これはアクションカメラ全般にいえることだが、アクションカメラの「普通の色」はデジタルカメラにとっての「極彩色」に近い。ちょっと“やり過ぎ感”のある色調のカメラも多い中、Action 4のノーマルモードは比較的おとなしい色といえるかもしれない。
対して「D-Log M」モードは、撮影時にコントラストと彩度を下げることで、階調のつぶれや色飽和を未然に防ぐモードのこと。とくに黒つぶれしやすいシーンにおける階調維持に効果的で、シャドウの階調感を出したいときはこのモードで撮影するとよいだろう。
実践的にいうなら、モニターで確認して黒く見えている部分が気になったらD-Log Mで撮ればいい。

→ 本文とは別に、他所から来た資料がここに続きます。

This design comes from an exercise in tuning for small area on the open sky130 flow, not from production work. Function was not checked in any run shown here: the RTL went through the layout flow alone. Power figures rest on the tool's default switching activity, not on a simulated workload.

### design.v
module PluseDection(
    input   clk     ,
    input   in_sig  ,
    output  pos_sig
);
reg in_sig_r;
always @(posedge clk)
    in_sig_r <= in_sig;
assign pos_sig = in_sig & ~in_sig_r;
endmodule
module LineBuf
#(
    parameter       IMAGE_W         =   128
)
(
    input  wire                         InClk            ,
    input  wire                         InEn             ,
    input  wire [7:0]                   InData           ,
    output wire [7:0]                   OutData
);
reg             [8*IMAGE_W-1:0]         rShift               ;
always@(posedge InClk)
begin
    if(InEn)
        rShift<={rShift[8*IMAGE_W-9:0],InData};
end
assign OutData=rShift[8*IMAGE_W-1 -:8];
endmodule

白とびに関しては防ぐことはできず、ノーマルで白とびする状態ならD-Log Mでも同様のケースが見受けられた。むしろ、白とびに関してはノーマルのほうが抑えられる場合もあるなど、モードの選択が難しい。
したがって、白とび軽減に関しては、カラーモードの使い分けを気にしなくてもよいかもしれない。
本来なら、Log映像は編集ソフトで色調整をして仕上げる必要があるのだが、D-Log Mの色調はデジタルカメラで撮影するLog映像ほど極端なローコントラストにはならない。「発色を抑えた軟調な色彩」というトーンのため、そのままでも十分に使える色だし、コントラストと彩度を軽く調整して“普通の色”に戻すことも簡単だ。
Action 4を使うなら、D-Log Mを「色調整が必要な特別なモード」とは考えず、「落ち着いた色調」を得る手段として普段使いするのがおススメ。シャドウがやわらかくて浅い色彩は、シーンによってはエモい効果を作り出すこともできる。
もちろん色調整をして思い描く色彩を出したいときも、素直な色調のD-Log Mは大いに役立つはず。
視野角と映像ブレ補正は撮れる解像度に注意
あらかじめ確認しておきたいのは、Action 4のイメージセンサーは4K解像度で、レンズは単焦点、映像ブレ補正は電子式という点。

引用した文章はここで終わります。